(Beginning of Material supplied)
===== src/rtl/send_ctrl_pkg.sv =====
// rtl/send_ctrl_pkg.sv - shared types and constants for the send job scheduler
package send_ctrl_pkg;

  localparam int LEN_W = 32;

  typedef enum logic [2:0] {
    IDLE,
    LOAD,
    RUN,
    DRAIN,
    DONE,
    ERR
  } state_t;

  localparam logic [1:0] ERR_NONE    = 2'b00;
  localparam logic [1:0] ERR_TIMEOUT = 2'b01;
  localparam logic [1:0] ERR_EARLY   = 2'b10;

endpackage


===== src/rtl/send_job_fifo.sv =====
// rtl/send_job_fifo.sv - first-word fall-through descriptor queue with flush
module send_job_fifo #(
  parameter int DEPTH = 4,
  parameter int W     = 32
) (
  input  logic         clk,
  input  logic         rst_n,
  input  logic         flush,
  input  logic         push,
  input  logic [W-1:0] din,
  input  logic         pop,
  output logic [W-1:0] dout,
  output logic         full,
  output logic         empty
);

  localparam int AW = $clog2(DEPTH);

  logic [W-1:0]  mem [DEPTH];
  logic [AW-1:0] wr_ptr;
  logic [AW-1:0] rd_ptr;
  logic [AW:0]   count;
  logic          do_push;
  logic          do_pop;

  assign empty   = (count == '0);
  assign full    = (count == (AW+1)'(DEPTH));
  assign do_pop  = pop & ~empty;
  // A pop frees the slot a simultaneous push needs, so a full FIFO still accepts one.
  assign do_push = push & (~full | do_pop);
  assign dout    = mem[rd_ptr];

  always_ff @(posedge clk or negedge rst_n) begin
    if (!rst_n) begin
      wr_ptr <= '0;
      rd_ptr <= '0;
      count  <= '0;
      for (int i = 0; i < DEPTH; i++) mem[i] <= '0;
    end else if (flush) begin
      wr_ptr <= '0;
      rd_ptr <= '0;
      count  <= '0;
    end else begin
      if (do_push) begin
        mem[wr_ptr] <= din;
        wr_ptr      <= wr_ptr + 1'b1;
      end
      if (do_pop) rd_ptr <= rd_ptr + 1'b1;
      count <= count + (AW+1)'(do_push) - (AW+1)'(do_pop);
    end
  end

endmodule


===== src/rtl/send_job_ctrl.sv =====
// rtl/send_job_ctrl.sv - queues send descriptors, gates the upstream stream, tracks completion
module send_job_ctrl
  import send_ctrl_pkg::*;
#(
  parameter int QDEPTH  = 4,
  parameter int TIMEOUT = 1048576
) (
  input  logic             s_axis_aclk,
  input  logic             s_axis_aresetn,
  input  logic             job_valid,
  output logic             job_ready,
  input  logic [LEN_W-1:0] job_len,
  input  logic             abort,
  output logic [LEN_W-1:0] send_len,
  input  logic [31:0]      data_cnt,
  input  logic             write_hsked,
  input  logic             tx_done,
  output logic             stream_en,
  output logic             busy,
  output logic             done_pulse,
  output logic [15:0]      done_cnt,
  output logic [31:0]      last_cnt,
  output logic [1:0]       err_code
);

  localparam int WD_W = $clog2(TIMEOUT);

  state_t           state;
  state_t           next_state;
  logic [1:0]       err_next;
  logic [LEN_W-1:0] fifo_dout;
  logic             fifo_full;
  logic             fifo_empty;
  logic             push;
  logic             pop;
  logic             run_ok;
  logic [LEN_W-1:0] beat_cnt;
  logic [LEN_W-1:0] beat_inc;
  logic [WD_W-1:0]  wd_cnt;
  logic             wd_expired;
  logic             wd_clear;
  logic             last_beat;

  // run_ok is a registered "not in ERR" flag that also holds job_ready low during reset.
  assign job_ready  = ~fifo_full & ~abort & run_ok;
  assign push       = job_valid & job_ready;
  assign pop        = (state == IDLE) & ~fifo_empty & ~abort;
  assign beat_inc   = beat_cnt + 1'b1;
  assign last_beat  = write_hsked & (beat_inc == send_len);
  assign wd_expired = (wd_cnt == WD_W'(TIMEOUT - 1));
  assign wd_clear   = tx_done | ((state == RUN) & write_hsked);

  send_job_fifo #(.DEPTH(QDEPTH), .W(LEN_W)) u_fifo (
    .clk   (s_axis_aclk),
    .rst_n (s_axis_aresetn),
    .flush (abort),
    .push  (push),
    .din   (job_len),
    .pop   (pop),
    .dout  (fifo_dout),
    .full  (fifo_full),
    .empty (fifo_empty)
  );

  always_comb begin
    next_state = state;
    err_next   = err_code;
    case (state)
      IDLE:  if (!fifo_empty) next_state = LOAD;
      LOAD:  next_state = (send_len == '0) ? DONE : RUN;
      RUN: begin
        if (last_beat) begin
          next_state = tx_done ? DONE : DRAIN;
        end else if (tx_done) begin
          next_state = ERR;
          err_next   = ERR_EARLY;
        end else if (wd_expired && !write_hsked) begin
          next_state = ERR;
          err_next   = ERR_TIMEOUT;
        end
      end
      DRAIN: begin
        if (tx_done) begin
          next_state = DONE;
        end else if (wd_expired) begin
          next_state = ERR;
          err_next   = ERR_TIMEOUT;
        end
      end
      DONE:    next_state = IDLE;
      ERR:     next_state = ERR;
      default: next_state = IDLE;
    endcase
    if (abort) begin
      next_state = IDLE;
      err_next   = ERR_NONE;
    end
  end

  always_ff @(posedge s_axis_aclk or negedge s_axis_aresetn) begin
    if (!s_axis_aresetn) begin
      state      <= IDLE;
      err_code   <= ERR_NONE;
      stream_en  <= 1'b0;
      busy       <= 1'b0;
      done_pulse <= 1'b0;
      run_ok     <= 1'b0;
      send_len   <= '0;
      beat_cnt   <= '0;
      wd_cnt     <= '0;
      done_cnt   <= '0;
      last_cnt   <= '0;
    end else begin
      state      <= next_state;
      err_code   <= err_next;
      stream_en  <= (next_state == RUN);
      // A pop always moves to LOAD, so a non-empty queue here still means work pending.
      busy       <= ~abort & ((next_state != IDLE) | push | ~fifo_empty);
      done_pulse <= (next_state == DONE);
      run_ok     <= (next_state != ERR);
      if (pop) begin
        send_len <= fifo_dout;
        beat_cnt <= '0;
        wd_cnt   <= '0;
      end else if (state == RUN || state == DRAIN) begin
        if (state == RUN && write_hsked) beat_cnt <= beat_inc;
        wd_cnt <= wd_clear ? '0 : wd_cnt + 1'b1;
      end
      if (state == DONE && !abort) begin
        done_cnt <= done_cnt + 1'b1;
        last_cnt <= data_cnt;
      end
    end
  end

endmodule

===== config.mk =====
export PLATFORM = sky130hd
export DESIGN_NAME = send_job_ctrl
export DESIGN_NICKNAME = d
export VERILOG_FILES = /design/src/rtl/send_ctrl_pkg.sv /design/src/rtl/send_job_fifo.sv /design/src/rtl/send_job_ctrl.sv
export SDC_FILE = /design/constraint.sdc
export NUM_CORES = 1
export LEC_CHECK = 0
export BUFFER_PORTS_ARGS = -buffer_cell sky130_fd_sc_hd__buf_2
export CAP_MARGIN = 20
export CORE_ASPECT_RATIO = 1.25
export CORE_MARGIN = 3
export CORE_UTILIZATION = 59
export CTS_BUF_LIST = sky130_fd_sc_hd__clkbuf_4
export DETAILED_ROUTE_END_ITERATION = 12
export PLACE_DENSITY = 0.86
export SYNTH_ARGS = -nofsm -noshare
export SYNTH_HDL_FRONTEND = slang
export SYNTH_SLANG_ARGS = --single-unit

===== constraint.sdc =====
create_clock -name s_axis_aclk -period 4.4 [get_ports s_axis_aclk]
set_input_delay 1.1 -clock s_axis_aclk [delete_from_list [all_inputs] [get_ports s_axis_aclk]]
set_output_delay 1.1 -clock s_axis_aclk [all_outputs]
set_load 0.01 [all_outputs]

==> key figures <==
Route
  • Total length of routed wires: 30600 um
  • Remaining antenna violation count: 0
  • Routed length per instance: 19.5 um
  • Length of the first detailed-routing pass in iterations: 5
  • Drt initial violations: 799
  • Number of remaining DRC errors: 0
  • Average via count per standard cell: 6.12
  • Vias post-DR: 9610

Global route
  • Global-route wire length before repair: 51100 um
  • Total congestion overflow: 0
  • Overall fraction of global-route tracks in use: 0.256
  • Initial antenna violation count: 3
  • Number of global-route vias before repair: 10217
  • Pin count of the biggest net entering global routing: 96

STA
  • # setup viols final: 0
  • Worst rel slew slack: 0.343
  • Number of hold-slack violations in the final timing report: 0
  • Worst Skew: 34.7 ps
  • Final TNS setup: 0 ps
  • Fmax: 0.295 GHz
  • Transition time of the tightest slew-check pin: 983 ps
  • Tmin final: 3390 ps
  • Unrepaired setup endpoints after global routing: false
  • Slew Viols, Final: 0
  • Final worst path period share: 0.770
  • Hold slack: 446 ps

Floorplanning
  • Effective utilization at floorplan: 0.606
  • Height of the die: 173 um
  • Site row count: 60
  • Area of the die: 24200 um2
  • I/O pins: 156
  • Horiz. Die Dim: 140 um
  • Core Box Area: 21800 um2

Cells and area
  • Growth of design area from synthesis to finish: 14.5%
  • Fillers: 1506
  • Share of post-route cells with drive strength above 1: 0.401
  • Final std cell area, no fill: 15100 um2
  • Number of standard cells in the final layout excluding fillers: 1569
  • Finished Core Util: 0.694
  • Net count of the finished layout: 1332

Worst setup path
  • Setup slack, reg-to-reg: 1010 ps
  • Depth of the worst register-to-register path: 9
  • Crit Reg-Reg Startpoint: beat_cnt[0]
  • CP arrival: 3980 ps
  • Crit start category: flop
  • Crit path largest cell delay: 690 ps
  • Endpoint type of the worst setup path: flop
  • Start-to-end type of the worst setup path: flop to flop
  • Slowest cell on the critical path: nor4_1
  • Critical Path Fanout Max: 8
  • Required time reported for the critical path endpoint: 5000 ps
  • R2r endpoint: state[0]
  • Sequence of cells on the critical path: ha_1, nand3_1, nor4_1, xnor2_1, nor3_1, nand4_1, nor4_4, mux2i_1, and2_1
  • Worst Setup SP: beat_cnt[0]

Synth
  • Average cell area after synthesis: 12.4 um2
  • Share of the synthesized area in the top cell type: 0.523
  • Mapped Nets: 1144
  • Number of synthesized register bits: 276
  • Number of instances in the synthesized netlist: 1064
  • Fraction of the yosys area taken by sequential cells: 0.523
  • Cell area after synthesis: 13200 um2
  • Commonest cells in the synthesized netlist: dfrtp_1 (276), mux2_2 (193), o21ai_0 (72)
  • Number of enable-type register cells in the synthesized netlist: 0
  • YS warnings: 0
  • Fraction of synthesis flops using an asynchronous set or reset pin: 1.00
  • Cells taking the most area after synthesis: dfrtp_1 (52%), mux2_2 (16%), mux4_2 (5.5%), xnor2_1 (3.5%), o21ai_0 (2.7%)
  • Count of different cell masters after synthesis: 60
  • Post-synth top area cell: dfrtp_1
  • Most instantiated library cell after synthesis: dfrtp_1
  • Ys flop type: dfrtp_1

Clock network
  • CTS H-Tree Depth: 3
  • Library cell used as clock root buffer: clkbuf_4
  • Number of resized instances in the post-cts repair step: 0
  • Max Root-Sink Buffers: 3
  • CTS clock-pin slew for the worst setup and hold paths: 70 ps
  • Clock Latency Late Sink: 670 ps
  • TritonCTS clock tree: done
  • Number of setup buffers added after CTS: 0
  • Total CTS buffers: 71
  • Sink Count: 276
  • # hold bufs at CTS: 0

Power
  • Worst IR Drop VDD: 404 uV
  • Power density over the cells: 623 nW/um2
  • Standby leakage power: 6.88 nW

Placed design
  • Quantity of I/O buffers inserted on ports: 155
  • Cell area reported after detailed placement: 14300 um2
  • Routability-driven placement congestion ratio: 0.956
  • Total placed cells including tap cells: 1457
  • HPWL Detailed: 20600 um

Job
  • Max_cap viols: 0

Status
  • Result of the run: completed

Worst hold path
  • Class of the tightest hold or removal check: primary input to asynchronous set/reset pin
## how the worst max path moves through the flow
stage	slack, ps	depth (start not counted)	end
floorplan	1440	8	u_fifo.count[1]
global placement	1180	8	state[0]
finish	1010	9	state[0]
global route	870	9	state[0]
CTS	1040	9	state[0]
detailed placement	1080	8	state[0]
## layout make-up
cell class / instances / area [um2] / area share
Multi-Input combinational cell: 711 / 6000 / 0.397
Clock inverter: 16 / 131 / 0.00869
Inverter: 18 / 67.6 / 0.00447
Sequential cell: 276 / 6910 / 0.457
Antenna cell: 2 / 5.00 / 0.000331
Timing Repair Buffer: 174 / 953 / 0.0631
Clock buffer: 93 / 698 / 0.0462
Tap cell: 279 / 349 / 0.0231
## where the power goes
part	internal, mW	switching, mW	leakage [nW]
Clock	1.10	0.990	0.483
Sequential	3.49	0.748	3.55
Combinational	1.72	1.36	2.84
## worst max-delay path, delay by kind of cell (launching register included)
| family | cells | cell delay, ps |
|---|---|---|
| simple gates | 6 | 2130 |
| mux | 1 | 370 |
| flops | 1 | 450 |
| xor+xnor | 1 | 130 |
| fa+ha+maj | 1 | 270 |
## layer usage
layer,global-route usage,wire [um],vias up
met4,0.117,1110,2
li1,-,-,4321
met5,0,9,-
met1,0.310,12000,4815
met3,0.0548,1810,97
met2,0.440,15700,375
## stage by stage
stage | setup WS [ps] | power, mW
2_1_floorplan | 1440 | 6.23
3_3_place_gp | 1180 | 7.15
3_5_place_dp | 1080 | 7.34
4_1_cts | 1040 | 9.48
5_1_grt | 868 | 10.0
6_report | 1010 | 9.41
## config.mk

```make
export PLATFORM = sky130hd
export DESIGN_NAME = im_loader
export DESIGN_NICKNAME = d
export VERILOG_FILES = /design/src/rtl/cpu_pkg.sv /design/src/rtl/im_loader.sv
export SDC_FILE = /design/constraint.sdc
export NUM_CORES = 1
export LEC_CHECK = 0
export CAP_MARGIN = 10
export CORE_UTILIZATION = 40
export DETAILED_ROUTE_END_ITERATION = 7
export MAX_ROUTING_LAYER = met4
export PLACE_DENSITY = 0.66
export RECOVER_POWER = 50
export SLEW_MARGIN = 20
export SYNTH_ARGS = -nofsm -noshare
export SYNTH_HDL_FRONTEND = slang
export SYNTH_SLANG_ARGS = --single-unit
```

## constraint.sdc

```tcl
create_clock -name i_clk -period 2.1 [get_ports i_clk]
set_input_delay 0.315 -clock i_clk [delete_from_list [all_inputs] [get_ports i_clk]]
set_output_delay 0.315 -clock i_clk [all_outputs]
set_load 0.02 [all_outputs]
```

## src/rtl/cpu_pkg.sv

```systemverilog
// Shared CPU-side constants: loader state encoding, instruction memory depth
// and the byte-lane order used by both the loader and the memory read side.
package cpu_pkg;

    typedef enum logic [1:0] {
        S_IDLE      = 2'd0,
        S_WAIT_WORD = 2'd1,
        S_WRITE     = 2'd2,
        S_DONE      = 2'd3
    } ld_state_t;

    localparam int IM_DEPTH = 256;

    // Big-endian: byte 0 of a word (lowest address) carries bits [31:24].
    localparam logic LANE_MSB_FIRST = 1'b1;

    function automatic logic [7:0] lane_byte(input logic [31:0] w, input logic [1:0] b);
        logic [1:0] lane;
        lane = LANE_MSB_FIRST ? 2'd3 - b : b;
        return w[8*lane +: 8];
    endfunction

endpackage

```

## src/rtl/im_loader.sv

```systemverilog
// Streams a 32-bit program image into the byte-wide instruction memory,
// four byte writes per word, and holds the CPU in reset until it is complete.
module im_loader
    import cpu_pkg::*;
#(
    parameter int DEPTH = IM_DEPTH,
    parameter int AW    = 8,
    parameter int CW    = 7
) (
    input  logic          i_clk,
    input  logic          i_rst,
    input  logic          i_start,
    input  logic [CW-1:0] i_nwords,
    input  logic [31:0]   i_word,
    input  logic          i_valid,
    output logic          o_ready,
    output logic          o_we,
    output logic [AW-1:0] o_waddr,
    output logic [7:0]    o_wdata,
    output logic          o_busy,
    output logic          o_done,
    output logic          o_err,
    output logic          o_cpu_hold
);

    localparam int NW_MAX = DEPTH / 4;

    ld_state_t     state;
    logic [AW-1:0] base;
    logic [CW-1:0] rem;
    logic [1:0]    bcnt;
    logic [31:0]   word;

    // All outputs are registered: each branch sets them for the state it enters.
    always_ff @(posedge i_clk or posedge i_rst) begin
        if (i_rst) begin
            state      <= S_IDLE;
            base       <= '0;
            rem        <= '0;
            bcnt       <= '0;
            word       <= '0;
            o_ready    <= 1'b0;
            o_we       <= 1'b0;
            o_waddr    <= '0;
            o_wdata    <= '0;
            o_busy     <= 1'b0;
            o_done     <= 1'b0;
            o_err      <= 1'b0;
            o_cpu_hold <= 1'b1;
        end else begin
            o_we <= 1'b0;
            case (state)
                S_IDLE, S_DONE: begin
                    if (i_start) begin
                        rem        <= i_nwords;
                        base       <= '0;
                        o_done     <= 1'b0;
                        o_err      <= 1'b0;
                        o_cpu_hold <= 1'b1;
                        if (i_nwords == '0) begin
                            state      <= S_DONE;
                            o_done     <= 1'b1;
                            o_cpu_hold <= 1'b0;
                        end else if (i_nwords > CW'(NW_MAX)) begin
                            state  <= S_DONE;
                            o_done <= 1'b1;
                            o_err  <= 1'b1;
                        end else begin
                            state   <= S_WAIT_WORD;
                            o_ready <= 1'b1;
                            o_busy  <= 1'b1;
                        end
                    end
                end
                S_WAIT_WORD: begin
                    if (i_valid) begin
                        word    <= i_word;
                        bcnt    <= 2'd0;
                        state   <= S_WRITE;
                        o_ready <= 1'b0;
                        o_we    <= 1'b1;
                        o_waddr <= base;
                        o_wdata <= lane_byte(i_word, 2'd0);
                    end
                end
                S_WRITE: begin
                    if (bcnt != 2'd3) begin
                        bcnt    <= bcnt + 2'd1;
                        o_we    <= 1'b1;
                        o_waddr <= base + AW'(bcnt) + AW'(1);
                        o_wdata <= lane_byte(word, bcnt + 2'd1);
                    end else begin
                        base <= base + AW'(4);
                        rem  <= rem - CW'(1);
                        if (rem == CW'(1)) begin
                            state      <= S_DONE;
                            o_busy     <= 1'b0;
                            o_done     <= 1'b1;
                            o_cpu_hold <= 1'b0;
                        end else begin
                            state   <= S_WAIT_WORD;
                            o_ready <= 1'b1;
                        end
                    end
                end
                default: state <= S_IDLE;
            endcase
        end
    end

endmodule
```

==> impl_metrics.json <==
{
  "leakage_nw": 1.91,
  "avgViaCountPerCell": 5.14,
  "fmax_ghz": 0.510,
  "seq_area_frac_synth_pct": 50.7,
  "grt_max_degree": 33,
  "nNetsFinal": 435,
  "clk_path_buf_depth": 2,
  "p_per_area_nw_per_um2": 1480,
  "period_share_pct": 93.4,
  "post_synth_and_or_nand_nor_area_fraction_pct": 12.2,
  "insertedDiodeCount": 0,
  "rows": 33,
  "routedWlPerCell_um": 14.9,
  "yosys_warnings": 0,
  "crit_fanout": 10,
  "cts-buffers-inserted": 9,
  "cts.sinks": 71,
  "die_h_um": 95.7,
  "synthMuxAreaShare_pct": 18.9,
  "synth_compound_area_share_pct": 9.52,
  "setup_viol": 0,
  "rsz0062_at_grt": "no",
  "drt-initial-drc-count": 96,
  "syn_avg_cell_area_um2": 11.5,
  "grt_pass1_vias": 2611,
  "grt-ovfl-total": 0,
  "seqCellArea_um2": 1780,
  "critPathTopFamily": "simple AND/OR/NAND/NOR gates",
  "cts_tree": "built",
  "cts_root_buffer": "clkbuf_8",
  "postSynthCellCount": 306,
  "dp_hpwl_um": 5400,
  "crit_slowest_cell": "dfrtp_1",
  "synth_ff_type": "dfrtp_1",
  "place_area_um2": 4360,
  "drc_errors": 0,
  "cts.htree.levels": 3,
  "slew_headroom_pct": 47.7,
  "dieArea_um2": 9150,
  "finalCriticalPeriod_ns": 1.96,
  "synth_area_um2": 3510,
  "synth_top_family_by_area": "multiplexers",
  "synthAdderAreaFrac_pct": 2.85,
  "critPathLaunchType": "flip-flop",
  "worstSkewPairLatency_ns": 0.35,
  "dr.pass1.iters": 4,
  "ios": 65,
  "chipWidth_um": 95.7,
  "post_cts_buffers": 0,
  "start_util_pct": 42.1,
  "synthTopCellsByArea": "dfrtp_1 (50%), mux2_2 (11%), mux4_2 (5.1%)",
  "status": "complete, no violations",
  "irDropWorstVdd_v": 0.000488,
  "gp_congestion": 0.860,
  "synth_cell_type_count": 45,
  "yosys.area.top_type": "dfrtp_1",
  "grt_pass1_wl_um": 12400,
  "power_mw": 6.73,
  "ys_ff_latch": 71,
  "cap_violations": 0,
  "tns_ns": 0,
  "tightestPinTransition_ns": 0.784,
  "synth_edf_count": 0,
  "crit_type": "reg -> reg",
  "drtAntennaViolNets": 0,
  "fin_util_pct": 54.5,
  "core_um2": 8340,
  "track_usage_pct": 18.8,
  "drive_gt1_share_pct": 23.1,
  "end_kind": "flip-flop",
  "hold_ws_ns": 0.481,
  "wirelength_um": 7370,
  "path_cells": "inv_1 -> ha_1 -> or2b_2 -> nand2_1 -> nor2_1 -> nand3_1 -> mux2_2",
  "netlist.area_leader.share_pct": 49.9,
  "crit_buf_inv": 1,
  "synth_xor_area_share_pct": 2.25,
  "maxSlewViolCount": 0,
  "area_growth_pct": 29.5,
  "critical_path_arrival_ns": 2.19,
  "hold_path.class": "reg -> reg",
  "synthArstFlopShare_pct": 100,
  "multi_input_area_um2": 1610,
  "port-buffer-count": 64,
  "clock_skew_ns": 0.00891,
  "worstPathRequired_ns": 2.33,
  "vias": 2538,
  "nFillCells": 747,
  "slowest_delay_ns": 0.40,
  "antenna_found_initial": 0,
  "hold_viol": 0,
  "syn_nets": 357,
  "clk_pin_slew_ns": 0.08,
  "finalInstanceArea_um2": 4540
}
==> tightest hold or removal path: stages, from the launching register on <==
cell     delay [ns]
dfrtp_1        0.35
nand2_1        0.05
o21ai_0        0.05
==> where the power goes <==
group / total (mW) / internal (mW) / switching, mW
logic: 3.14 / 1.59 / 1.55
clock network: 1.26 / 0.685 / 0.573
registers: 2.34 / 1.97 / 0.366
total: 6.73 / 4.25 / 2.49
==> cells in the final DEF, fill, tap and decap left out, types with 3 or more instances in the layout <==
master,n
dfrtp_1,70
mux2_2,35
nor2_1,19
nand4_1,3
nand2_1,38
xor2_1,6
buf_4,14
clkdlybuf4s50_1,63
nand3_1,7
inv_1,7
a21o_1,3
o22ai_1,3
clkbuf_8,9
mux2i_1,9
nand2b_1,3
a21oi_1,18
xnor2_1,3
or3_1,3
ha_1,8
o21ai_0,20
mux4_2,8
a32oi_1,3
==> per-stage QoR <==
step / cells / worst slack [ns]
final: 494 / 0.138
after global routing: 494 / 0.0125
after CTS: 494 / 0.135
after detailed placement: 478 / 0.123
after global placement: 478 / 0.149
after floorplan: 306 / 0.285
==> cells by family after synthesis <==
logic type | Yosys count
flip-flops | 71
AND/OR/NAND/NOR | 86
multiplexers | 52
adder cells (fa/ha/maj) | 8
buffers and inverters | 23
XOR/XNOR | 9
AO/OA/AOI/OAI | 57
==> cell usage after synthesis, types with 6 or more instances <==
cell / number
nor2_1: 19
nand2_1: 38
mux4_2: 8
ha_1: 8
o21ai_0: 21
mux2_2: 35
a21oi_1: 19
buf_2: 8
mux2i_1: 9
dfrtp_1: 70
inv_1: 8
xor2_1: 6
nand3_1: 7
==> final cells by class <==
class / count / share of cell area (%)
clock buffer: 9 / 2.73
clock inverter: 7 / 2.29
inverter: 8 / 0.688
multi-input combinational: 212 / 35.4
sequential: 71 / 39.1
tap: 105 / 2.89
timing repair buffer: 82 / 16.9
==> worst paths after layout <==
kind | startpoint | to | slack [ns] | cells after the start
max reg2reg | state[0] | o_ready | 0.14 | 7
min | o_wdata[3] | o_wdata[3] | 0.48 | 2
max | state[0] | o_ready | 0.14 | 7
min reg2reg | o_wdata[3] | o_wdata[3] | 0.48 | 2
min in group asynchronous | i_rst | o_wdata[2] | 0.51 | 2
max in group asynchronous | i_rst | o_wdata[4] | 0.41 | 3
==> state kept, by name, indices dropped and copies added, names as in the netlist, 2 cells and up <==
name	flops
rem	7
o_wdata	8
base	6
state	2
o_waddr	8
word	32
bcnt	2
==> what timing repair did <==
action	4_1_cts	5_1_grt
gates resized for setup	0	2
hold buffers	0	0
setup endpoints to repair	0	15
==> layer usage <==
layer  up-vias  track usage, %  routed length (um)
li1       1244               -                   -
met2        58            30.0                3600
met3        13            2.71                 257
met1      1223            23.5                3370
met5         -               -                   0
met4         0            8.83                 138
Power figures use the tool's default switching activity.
(End of Material supplied)
Taking the entries above, restate exactly those lines that fall between the line with "pop & ~empty;" and the line with "output logic [15:0]", keeping both of those lines too.

### Response
  assign do_pop  = pop & ~empty;
  // A pop frees the slot a simultaneous push needs, so a full FIFO still accepts one.
  assign do_push = push & (~full | do_pop);
  assign dout    = mem[rd_ptr];

  always_ff @(posedge clk or negedge rst_n) begin
    if (!rst_n) begin
      wr_ptr <= '0;
      rd_ptr <= '0;
      count  <= '0;
      for (int i = 0; i < DEPTH; i++) mem[i] <= '0;
    end else if (flush) begin
      wr_ptr <= '0;
      rd_ptr <= '0;
      count  <= '0;
    end else begin
      if (do_push) begin
        mem[wr_ptr] <= din;
        wr_ptr      <= wr_ptr + 1'b1;
      end
      if (do_pop) rd_ptr <= rd_ptr + 1'b1;
      count <= count + (AW+1)'(do_push) - (AW+1)'(do_pop);
    end
  end

endmodule


===== src/rtl/send_job_ctrl.sv =====
// rtl/send_job_ctrl.sv - queues send descriptors, gates the upstream stream, tracks completion
module send_job_ctrl
  import send_ctrl_pkg::*;
#(
  parameter int QDEPTH  = 4,
  parameter int TIMEOUT = 1048576
) (
  input  logic             s_axis_aclk,
  input  logic             s_axis_aresetn,
  input  logic             job_valid,
  output logic             job_ready,
  input  logic [LEN_W-1:0] job_len,
  input  logic             abort,
  output logic [LEN_W-1:0] send_len,
  input  logic [31:0]      data_cnt,
  input  logic             write_hsked,
  input  logic             tx_done,
  output logic             stream_en,
  output logic             busy,
  output logic             done_pulse,
  output logic [15:0]      done_cnt,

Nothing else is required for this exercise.